Opening with a mock Morgan Freeman voice over, the kind that's come to signify any Hollywood drama grasping for gravitas, there's a glimmer of hope that Yogi Bear 3D could be smarter than the average kids film, even if it is based on a decades old cartoon series with no real cultural cache in this country.
But it's not too long before all your doubts (raised during an inadvertent trailer viewing, if not previously by the mere idea of it) are confirmed; it's underwhelming family friendly fare best enjoyed by kids, aged 8 and under, and their parents (or grandparents, given the age of Yogi) on a nostalgia trip.
I'm not even sure if today's younger (Australian) generations are even aware of Yogi Bear, the pic-a-nic basket stealing, hat and tie wearing brown bear and resident of Jellystone National Park; the five and seven year olds who accompanied me to my screening hadn't heard of him before the ads for the film.

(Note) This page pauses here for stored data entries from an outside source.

### config.mk
export PLATFORM = sky130hd
export DESIGN_NAME = hftf_desc
export DESIGN_NICKNAME = d
export VERILOG_FILES = /design/src/rtl/hftf_pkg.sv /design/src/rtl/hftf_desc.sv
export SDC_FILE = /design/constraint.sdc
export NUM_CORES = 2
export LEC_CHECK = 0
export BUFFER_PORTS_ARGS = -buffer_cell sky130_fd_sc_hd__buf_2
export CORE_MARGIN = 2
export CORE_UTILIZATION = 42
export DETAILED_ROUTE_END_ITERATION = 16
export GPL_TIMING_DRIVEN = 1
export PLACE_DENSITY_LB_ADDON = 0.05
export RECOVER_POWER = 100
export SYNTH_ARGS = -nofsm -noshare
export SYNTH_HDL_FRONTEND = slang
export SYNTH_MEMORY_MAX_BITS = 65536
export SYNTH_SLANG_ARGS = --single-unit
### constraint.sdc
create_clock -name clock -period 6.02 [get_ports clock]
set_input_delay 1.204 -clock clock [delete_from_list [all_inputs] [get_ports clock]]
set_output_delay 1.204 -clock clock [all_outputs]
set_load 0.03 [all_outputs]
### src/rtl/hftf_pkg.sv
// ----------------------------------------------------------------------------
// hftf_pkg
// Shared types, sizes, codes and the static header field table for the
// header field table engine.
// ----------------------------------------------------------------------------
`default_nettype none

package hftf_pkg;

   // sizing
   localparam int ARENA_BYTES    = 4096;
   localparam int MAX_ENTRIES    = 128;
   localparam int ARENA_AW       = $clog2(ARENA_BYTES);
   localparam int ENTRY_AW       = $clog2(MAX_ENTRIES);
   localparam int CNT_W          = $clog2(MAX_ENTRIES + 1);
   localparam int SIZE_W         = ARENA_AW + 1;
   localparam int LEN_W          = 13;
   localparam int TOTAL_W        = 14;
   localparam int COST_W         = TOTAL_W + 1;
   localparam int SUM_W          = ((SIZE_W > COST_W) ? SIZE_W : COST_W) + 1;
   localparam int SLOT_W         = (CNT_W > 10) ? CNT_W : 10;
   localparam int ENTRY_OVERHEAD = 32;
   localparam int STATIC_COUNT   = 61;
   localparam int FIRST_DYNAMIC  = 62;

   // static table strings
   localparam int NAME_CHARS = 27;
   localparam int NAME_BITS  = NAME_CHARS * 8;
   localparam int SLEN_W     = $clog2(NAME_CHARS + 1);

   // command codes
   localparam logic [2:0] CMD_LOOKUP    = 3'd0;
   localparam logic [2:0] CMD_READ      = 3'd1;
   localparam logic [2:0] CMD_INS_BEGIN = 3'd2;
   localparam logic [2:0] CMD_INS_BYTE  = 3'd3;
   localparam logic [2:0] CMD_RESIZE    = 3'd4;

   // status codes
   localparam logic [2:0] ST_OK        = 3'd0;
   localparam logic [2:0] ST_BAD_INDEX = 3'd1;
   localparam logic [2:0] ST_TOO_LARGE = 3'd2;
   localparam logic [2:0] ST_DROPPED   = 3'd3;
   localparam logic [2:0] ST_SEQUENCE  = 3'd4;

   // sequencer states
   typedef enum logic [2:0] {
      S_IDLE,
      S_EXEC,
      S_DUSE,
      S_AUSE,
      S_EVICT,
      S_EV_APPLY,
      S_COMMIT,
      S_RESP
   } state_type;

   // dynamic entry descriptor, name_addr is a ring address in the arena
   typedef struct packed {
      logic [ARENA_AW-1:0] name_addr;
      logic [LEN_W-1:0]    name_bytes;
      logic [LEN_W-1:0]    value_bytes;
   } desc_type;

   typedef struct packed {
      logic                en;
      logic [ARENA_AW-1:0] addr;
      logic [7:0]          data;
   } arena_wr_type;

   typedef struct packed {
      logic                en;
      logic [ENTRY_AW-1:0] addr;
      desc_type            data;
   } desc_wr_type;

   // static names, zero padded on the high side
   function automatic logic [NAME_BITS-1:0] rom_name(input logic [5:0] k);
      logic [NAME_BITS-1:0] s;
      s = '0;
      case (k)
         6'd0:  s = ":authority";
         6'd1:  s = ":method";
         6'd2:  s = ":method";
         6'd3:  s = ":path";
         6'd4:  s = ":path";
         6'd5:  s = ":scheme";
         6'd6:  s = ":scheme";
         6'd7:  s = ":status";
         6'd8:  s = ":status";
         6'd9:  s = ":status";
         6'd10: s = ":status";
         6'd11: s = ":status";
         6'd12: s = ":status";
         6'd13: s = ":status";
         6'd14: s = "accept-charset";
         6'd15: s = "accept-encoding";
         6'd16: s = "accept-language";
         6'd17: s = "accept-ranges";
         6'd18: s = "accept";
         6'd19: s = "access-control-allow-origin";
         6'd20: s = "age";
         6'd21: s = "allow";
         6'd22: s = "authorization";
         6'd23: s = "cache-control";
         6'd24: s = "content-disposition";
         6'd25: s = "content-encoding";
         6'd26: s = "content-language";
         6'd27: s = "content-length";
         6'd28: s = "content-location";
         6'd29: s = "content-range";
         6'd30: s = "content-type";
         6'd31: s = "cookie";
         6'd32: s = "date";
         6'd33: s = "etag";
         6'd34: s = "expect";
         6'd35: s = "expires";
         6'd36: s = "from";
         6'd37: s = "host";
         6'd38: s = "if-match";
         6'd39: s = "if-modified-since";
         6'd40: s = "if-none-match";
         6'd41: s = "if-range";
         6'd42: s = "if-unmodified-since";
         6'd43: s = "last-modified";
         6'd44: s = "link";
         6'd45: s = "location";
         6'd46: s = "max-forwards";
         6'd47: s = "proxy-authenticate";
         6'd48: s = "proxy-authorization";
         6'd49: s = "range";
         6'd50: s = "referer";
         6'd51: s = "refresh";
         6'd52: s = "retry-after";
         6'd53: s = "server";
         6'd54: s = "set-cookie";
         6'd55: s = "strict-transport-security";
         6'd56: s = "transfer-encoding";
         6'd57: s = "user-agent";
         6'd58: s = "vary";
         6'd59: s = "via";
         6'd60: s = "www-authenticate";
         default: s = '0;
      endcase
      return s;
   endfunction

   // static values, most are empty
   function automatic logic [NAME_BITS-1:0] rom_value(input logic [5:0] k);
      logic [NAME_BITS-1:0] s;
      s = '0;
      case (k)
         6'd1:  s = "GET";
         6'd2:  s = "POST";
         6'd3:  s = "/";
         6'd4:  s = "/index.html";
         6'd5:  s = "http";
         6'd6:  s = "https";
         6'd7:  s = "200";
         6'd8:  s = "204";
         6'd9:  s = "206";
         6'd10: s = "304";
         6'd11: s = "400";
         6'd12: s = "404";
         6'd13: s = "500";
         6'd15: s = "gzip, deflate";
         default: s = '0;
      endcase
      return s;
   endfunction

   // string length as count of non-zero characters
   function automatic logic [SLEN_W-1:0] str_len(input logic [NAME_BITS-1:0] s);
      logic [SLEN_W-1:0] n;
      n = '0;
      for (int i = 0; i < NAME_CHARS; i++) begin
         if (s[i*8 +: 8] != 8'd0) begin
            n = n + 1'b1;
         end
      end
      return n;
   endfunction

   // character at position pos, first character sits in the highest used byte
   function automatic logic [7:0] str_byte(input logic [NAME_BITS-1:0] s,
                                           input logic [SLEN_W-1:0] len,
                                           input logic [SLEN_W-1:0] pos);
      logic [SLEN_W-1:0] sel;
      sel = len - 1'b1 - pos;
      return s[sel*8 +: 8];
   endfunction

endpackage

`default_nettype wire

### src/rtl/hftf_desc.sv
// ----------------------------------------------------------------------------
// hftf_desc
// Descriptor ring for dynamic entries: arena address and lengths.
// ----------------------------------------------------------------------------
`default_nettype none

module hftf_desc (
   input  wire logic                          clock,
   input  wire hftf_pkg::desc_wr_type         wr,
   input  wire logic [hftf_pkg::ENTRY_AW-1:0] rd_addr,
   output hftf_pkg::desc_type                 rd_data
);
   import hftf_pkg::*;

   desc_type mem [MAX_ENTRIES];

   // one write and one registered read per cycle
   always_ff @(posedge clock) begin
      if (wr.en) begin
         mem[wr.addr] <= wr.data;
      end
      rd_data <= mem[rd_addr];
   end

endmodule

`default_nettype wire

Yogi made his debut on American TV in 1958, as a supporting character on The Huckleberry Hound Show, before earning his own show in 1961. A creation of the Hanna-Barbera animation stable, I'm not aware of Yogi appearing on Australian TV in at least the last decade.
Yogi Bear 3D is not animated but a mix of live action and CG animation; Yogi and his somewhat wet blanket sidekick, Boo Boo, a rather young bear who's not Yogi's son but the two do co-habitate (not that there's anything wrong with that!), are rendered in CG and voiced by Dan Ackroyd and Justin Timberlake, respectively.
Their human counterparts are Ranger Smith (Tom Cavanaugh), head ranger at Jellystone, Ranger Jones (T.J. Smith), who can't wait to be head ranger, mostly so he can drive the jeep, and Rachel (Anna Faris), an animal documentarian who has come to Jellystone to make a film about Yogi.
But Jellystone's residents and pristine beauty come under threat from Mayor Brown (Andrew Daley), who wants to declare the national park as agricultural land and sell it off, reversing his city's debt and launching his campaign for Governor. He may look like a young Kevin Rudd, but Mayor Brown's policies are very much of a John Howard nature.
This none-too-subtle, though not unappreciated, pro-environment message – that national parks are an invaluable natural resource worth preserving – won't sit well with those who found Pixar's WALL-E an unwelcome, pro-green political diatribe, but to quote Cee Lo Green, forget you! It may be the film's one redeeming feature; nostalgia and 3D certainly aren't enough to save it.